Попрощавшись, я отправился к тетушке Краб, отдав ей свой «улов» вместе с ведерком. Она сразу же села чистить рыбу, пообещав угостить меня отменным блюдом: окуни, запеченные в сметанно-чесночном соусе с добавлением свежетоматного сока и гарниром из мелко порубленного папоротника. Нечто страшное. Но, как оказалось, весьма вкусное. Попутно она мне рассказывала о своем «улове», о той информации, которую ей удалось раздобыть через своих подружек-старушек. Мой «Ватсон» поработал на славу. Выяснилось, что за несколько дней до смерти дедуля имел весьма неприятные контакты, перешедшие в ссору, с тремя лицами. С проповедником Монком, с пекарем Раструбовым и, как ни странно, со своим ближайшим другом — кузнецом Ермольником.
— Давайте поконкретнее, тетушка, — сказал я, усаживаясь поудобнее. — В деталях. Главное подозреваемое лицо все же доктор Мендлев — у него с ним была давняя профессиональная вражда. Ну а с этими-то тремя что?
— Соседка моя, Марфа Терентьевна, видела, как накануне своей гибели Арсений стоял вместе с Монком возле его капища, а затем — ни с того ни с сего — вдруг как хвать его за козлиную бороду, да и потащил за собой. Метра три тянул, пока тот не вырвался и не убежал. Никто этого больше не видел, только она. Марфа-то тогда чуть со смеху не померла, говорит.
— Забавно. Дальше.
— Другая моя приятельница, Степанида, зашла как-то в пекарню, а там Арсений и Кимка, кричат друг на друга, ссорятся. А потом Арсений не выдержал и влепил ему здоровенную плюху. Так Раструбов аж в мешки с мукой повалился, весь обсыпался. А когда Арсений к выходу пошел, так пекарь ему и просипел вслед: дескать, убьет его за это. Степанида все это слышала, хотя и стояла в сторонке. Но в чем суть ссоры — не знает.
— Еще одно оскорбление действием, — заметил я. — Дедуля-то наш драчун был, а?
— Что ты! Рука тяжелая, — согласилась тетушка и покраснела. Видно, и ей кое-чего перепало от дедушкиных ласк.
— Ну а кузнец? Он-то в чем провинился?
— Говорила я с Зинаидой, продавщицей нашей из магазина…
— Стоп! — прервал ее я. — При этом присутствовали покупатели?

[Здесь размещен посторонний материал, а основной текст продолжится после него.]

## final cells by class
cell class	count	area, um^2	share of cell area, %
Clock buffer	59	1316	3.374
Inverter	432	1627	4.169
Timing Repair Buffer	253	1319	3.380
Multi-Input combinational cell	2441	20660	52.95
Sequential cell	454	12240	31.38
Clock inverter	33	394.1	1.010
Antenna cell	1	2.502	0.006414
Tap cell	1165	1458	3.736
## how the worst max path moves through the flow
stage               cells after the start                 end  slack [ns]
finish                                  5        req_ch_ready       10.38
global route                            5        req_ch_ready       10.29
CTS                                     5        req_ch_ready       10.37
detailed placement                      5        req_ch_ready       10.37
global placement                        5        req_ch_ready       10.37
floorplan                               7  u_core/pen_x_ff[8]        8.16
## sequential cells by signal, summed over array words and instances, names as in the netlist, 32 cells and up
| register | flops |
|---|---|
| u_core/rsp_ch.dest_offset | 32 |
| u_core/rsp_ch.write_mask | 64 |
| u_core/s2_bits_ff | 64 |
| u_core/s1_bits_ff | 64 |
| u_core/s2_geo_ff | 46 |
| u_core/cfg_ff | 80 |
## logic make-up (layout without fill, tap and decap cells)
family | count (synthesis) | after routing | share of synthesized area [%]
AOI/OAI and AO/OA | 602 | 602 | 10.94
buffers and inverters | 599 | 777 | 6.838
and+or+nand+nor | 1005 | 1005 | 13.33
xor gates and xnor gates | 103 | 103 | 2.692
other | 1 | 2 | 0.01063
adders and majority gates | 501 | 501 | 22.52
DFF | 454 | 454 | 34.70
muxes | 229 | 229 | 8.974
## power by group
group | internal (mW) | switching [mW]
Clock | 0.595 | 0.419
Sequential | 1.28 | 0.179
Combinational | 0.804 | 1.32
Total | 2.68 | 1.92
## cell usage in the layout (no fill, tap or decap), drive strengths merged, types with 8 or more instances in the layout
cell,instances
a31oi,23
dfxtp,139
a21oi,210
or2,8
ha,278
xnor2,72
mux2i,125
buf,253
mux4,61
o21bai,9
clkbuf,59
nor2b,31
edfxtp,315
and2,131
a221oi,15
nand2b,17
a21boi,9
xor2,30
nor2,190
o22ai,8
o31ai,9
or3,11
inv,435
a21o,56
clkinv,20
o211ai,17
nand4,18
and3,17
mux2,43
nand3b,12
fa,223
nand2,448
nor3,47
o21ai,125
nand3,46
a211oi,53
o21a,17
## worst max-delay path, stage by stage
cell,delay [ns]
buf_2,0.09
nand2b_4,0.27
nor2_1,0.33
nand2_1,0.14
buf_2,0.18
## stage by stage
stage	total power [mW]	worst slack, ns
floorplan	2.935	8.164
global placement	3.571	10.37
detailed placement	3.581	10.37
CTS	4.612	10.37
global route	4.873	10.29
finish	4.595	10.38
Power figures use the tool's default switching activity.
==> src/hdl/rrma_rem_stage.sv <==
`timescale 1ns / 1ps
// One registered stage of a restoring remainder: shifts in NSTEP dividend
// bits, MSB first, and subtracts the modulus when the partial remainder reaches it.
module rrma_rem_stage #(
	parameter int RW    = 24,
	parameter int DW    = 32,
	parameter int NSTEP = 2
) (
	input  logic          clk,
	input  logic          en,
	input  logic [RW-1:0] rem_in,
	input  logic [DW-1:0] bits_in,
	input  logic [RW-1:0] modulus,
	output logic [RW-1:0] rem_s1,
	output logic [DW-1:0] bits_s1
);

	logic [RW-1:0] r_w;
	logic [RW:0]   t_w;
	logic [RW-1:0] rem_next;

	// Shift-in / conditional subtract; remainder stays below the modulus
	always_comb begin
		r_w = rem_in;
		t_w = '0;
		for (int s = 0; s < NSTEP; s++) begin
			t_w = {r_w, bits_in[DW-1-s]};
			if (t_w >= {1'b0, modulus}) begin
				t_w = t_w - {1'b0, modulus};
			end
			r_w = t_w[RW-1:0];
		end
		rem_next = r_w;
	end

	// Payload registers, no reset needed
	always_ff @(posedge clk) begin
		if (en) begin
			rem_s1  <= rem_next;
			bits_s1 <= bits_in << NSTEP;
		end
	end

endmodule

==> config.mk <==
export PLATFORM = sky130hd
export DESIGN_NAME = rrma_rem_stage
export DESIGN_NICKNAME = d
export VERILOG_FILES = /design/src/hdl/rrma_rem_stage.sv
export SDC_FILE = /design/constraint.sdc
export NUM_CORES = 1
export LEC_CHECK = 0
export BUFFER_PORTS_ARGS = -buffer_cell sky130_fd_sc_hd__buf_2
export CORE_MARGIN = 4
export CORE_UTILIZATION = 54
export CTS_CLUSTER_SIZE = 8
export DETAILED_ROUTE_END_ITERATION = 10
export GPL_TIMING_DRIVEN = 0
export MAX_ROUTING_LAYER = met4
export PLACE_DENSITY = 0.88
export REMOVE_ABC_BUFFERS = 1
export SETUP_SLACK_MARGIN = 0.15
export SLEW_MARGIN = 40
export SYNTH_ARGS = -nofsm -noshare
export SYNTH_HDL_FRONTEND = slang
export SYNTH_SLANG_ARGS = --single-unit
==> constraint.sdc <==
create_clock -name clk -period 7.7 [get_ports clk]
set_clock_uncertainty 0.05 [all_clocks]
set_input_delay 1.155 -clock clk [delete_from_list [all_inputs] [get_ports clk]]
set_output_delay 1.155 -clock clk [all_outputs]
set_load 0.02 [all_outputs]
--- src/hdl/rrma_pkg.sv ---
`timescale 1ns / 1ps
// Shared types and constants for the residue modular ALU pipeline.
// No dependencies; used by every module of the block except rrma_rem_stage.
package rrma_pkg;

	// Width of the second operand field (residue or plain integer)
	localparam int OPB_BITS = 31;

	// Remainder steps (one dividend bit each) folded into one pipeline stage
	localparam int STEPS_PER_STAGE = 2;

	// Operation selector carried in tuser
	typedef enum logic [2:0] {
		KIND_ADD  = 3'd0,
		KIND_SUB  = 3'd1,
		KIND_MUL  = 3'd2,
		KIND_DEC  = 3'd3,
		KIND_SUBI = 3'd4,
		KIND_SET  = 3'd5
	} kind_t;

	// Control that travels with each item down the pipeline
	typedef struct packed {
		logic  valid;
		kind_t kind;
	} ctl_t;

endpackage

--- src/hdl/rrma_combine.sv ---
`timescale 1ns / 1ps
// Middle stage: full-width product of the reduced operands, plus the
// add/subtract/set result that needs no further reduction. Uses rrma_pkg.
module rrma_combine #(
	parameter int RW = 24
) (
	input  logic            clk,
	input  logic            arst_n,
	input  logic            en,
	input  rrma_pkg::ctl_t  ctl_in,
	input  logic [RW-1:0]   a,
	input  logic [RW-1:0]   b,
	input  logic [RW-1:0]   modulus,
	output rrma_pkg::ctl_t  ctl_s1,
	output logic [2*RW-1:0] prod_s1,
	output logic [RW-1:0]   side_s1,
	output logic [RW-1:0]   modulus_s1
);

	localparam int PW = 2 * RW;

	logic          gt1;
	logic [RW-1:0] sub_b;
	logic [RW:0]   sum;
	logic [RW-1:0] sum_red;
	logic [RW-1:0] diff_wrap;
	logic [RW-1:0] diff;
	logic [RW-1:0] side;

	// Decrement subtracts 1 mod m, which is 0 when m is 1
	assign gt1   = (modulus > RW'(1));
	assign sub_b = (ctl_in.kind == rrma_pkg::KIND_DEC) ? RW'(gt1) : b;

	// Modular add: one conditional subtract
	assign sum     = {1'b0, a} + {1'b0, b};
	assign sum_red = (sum >= {1'b0, modulus}) ? RW'(sum - {1'b0, modulus}) : RW'(sum);

	// Modular subtract: add the modulus back on borrow
	assign diff_wrap = a - sub_b;
	assign diff      = (a >= sub_b) ? diff_wrap : diff_wrap + modulus;

	always_comb begin
		case (ctl_in.kind)
			rrma_pkg::KIND_ADD:  side = sum_red;
			rrma_pkg::KIND_SUB,
			rrma_pkg::KIND_DEC,
			rrma_pkg::KIND_SUBI: side = diff;
			rrma_pkg::KIND_SET:  side = b;
			default:             side = a;
		endcase
	end

	// Control register
	always_ff @(posedge clk or negedge arst_n) begin
		if (!arst_n) begin
			ctl_s1 <= '0;
		end else if (en) begin
			ctl_s1 <= ctl_in;
		end
	end

	// Payload registers
	always_ff @(posedge clk) begin
		if (en) begin
			prod_s1    <= PW'(a) * PW'(b);
			side_s1    <= side;
			modulus_s1 <= modulus;
		end
	end

endmodule
### src/teu_pkg.sv
// Shared types and constants for the trap entry unit.
package teu_pkg;

	// Default number of register windows.
	localparam int NUM_WINDOWS_DEF = 8;

	// Register field positions.
	localparam int PSR_ET_BIT   = 5;
	localparam int PSR_PS_BIT   = 6;
	localparam int PSR_S_BIT    = 7;
	localparam int FSR_FTT_LSB  = 14;
	localparam int FSR_AEXC_LSB = 5;
	localparam int FSR_TEM_LSB  = 23;

	// Mask that clears the TT field of the TBR.
	localparam logic [31:0] TBR_TT_CLEAR  = 32'hFFFF_F00F;
	// Mask that clears the FTT field of the FSR.
	localparam logic [31:0] FSR_FTT_CLEAR = 32'hFFFE_3FFF;
	// Floating-point trap type for an IEEE exception.
	localparam logic [2:0]  FTT_IEEE      = 3'd1;
	// Distance from the handler entry to the next instruction.
	localparam logic [31:0] INSN_BYTES    = 32'd4;

	// Operation codes.
	typedef enum logic [1:0] {
		OP_INT_TRAP  = 2'd0,
		OP_FP_CHECK  = 2'd1,
		OP_FP_TRAP   = 2'd2,
		OP_SET_ERROR = 2'd3
	} op_t;

	// Result status codes.
	typedef enum logic [1:0] {
		ST_NO_TRAP = 2'd0,
		ST_TRAP    = 2'd1,
		ST_ERROR   = 2'd2
	} status_t;

	// One request as held in the input stage.
	typedef struct packed {
		logic [1:0]  op;
		logic [7:0]  trap_type;
		logic [2:0]  ftt_code;
		logic [4:0]  fp_flags;
		logic [31:0] cur_psr;
		logic [31:0] cur_tbr;
		logic [31:0] cur_fsr;
		logic [31:0] cur_pc;
		logic [31:0] cur_npc;
		logic        new_error_mode;
	} item_t;

	// One result as held in the output stage.
	typedef struct packed {
		logic [1:0]  status;
		logic        error_mode;
		logic [31:0] next_psr;
		logic [31:0] next_tbr;
		logic [31:0] next_fsr;
		logic [31:0] next_pc;
		logic [31:0] next_npc;
		logic [31:0] saved_pc;
		logic [31:0] saved_npc;
	} result_t;

endpackage

### src/teu_req_if.sv
// Request channel of the trap entry unit.
interface teu_req_if;
	logic        valid;
	logic        ready;
	logic [1:0]  op;
	logic [7:0]  trap_type;
	logic [2:0]  ftt_code;
	logic [4:0]  fp_flags;
	logic [31:0] cur_psr;
	logic [31:0] cur_tbr;
	logic [31:0] cur_fsr;
	logic [31:0] cur_pc;
	logic [31:0] cur_npc;
	logic        new_error_mode;

	modport source (
		output valid, op, trap_type, ftt_code, fp_flags, cur_psr, cur_tbr,
		       cur_fsr, cur_pc, cur_npc, new_error_mode,
		input  ready
	);
	modport sink (
		input  valid, op, trap_type, ftt_code, fp_flags, cur_psr, cur_tbr,
		       cur_fsr, cur_pc, cur_npc, new_error_mode,
		output ready
	);
endinterface
## config.mk

```make
export PLATFORM = sky130hd
export DESIGN_NAME = nca_ctrl
export DESIGN_NICKNAME = d
export VERILOG_FILES = /design/src/rtl/nearest_center_assign_defines.svh /design/src/rtl/nca_pkg.sv /design/src/rtl/nca_ctrl.sv
export SDC_FILE = /design/constraint.sdc
export NUM_CORES = 1
export LEC_CHECK = 0
export BUFFER_PORTS_ARGS = -buffer_cell sky130_fd_sc_hd__buf_2
export CAP_MARGIN = 20
export CORE_AREA = 2 2 39 41
export DETAILED_ROUTE_END_ITERATION = 8
export DIE_AREA = 0 0 41 43
export GPL_TIMING_DRIVEN = 0
export HOLD_SLACK_MARGIN = 0.08
export PLACE_DENSITY = 0.51
export SYNTH_ARGS = -nofsm -noshare
export SYNTH_HDL_FRONTEND = slang
export SYNTH_SLANG_ARGS = --single-unit
```

## constraint.sdc

```tcl
create_clock -name clk -period 2.2 [get_ports clk]
set_clock_uncertainty 0.15 [all_clocks]
set_input_delay 0.11 -clock clk [delete_from_list [all_inputs] [get_ports clk]]
set_output_delay 0.11 -clock clk [all_outputs]
set_load 0.01 [all_outputs]
```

— Да… были… — растерянно ответила она.
— Ну вот и напрасно. Я же предупреждал, что надо действовать осторожно, расспрашивать наедине. Что же вы такая непослушная, тетушка? Ну ладно, продолжайте.
— За день до его исчезновения пошла она в кузницу. Только дошла, а из дверей Арсений выскакивает, сам не свой, аж трясется весь. Обернулся назад и кричит: «Старый ты дурак, Потап, такой ты сякой! Видеть тебя не могу! Верни, что у меня брал, иначе худо будет!» И пошел прочь.
— Так и сказал?
— Слово в слово.
Я задумался. Это уже было что-то серьезное, горяченькое. Мог ли Ермольник убить моего деда за какую-то вещь, которую тот ему дал? Выходит, сегодня днем он водил меня за нос? Или… или их ссора не стоит и выеденного яйца? Друзья порой частенько бранятся. Надо было выяснить: что требовал дед от кузнеца? То, что было дорого для них обоих, или просто какие-нибудь портняжьи ножницы? И в зависимости от этого — плясать дальше. А вообще-то у меня выходила какая-то странная «пляска»: то гопак с массовкой, то в одиночестве вприсядку, то смертельное и завораживающее танго с невидимым убийцей.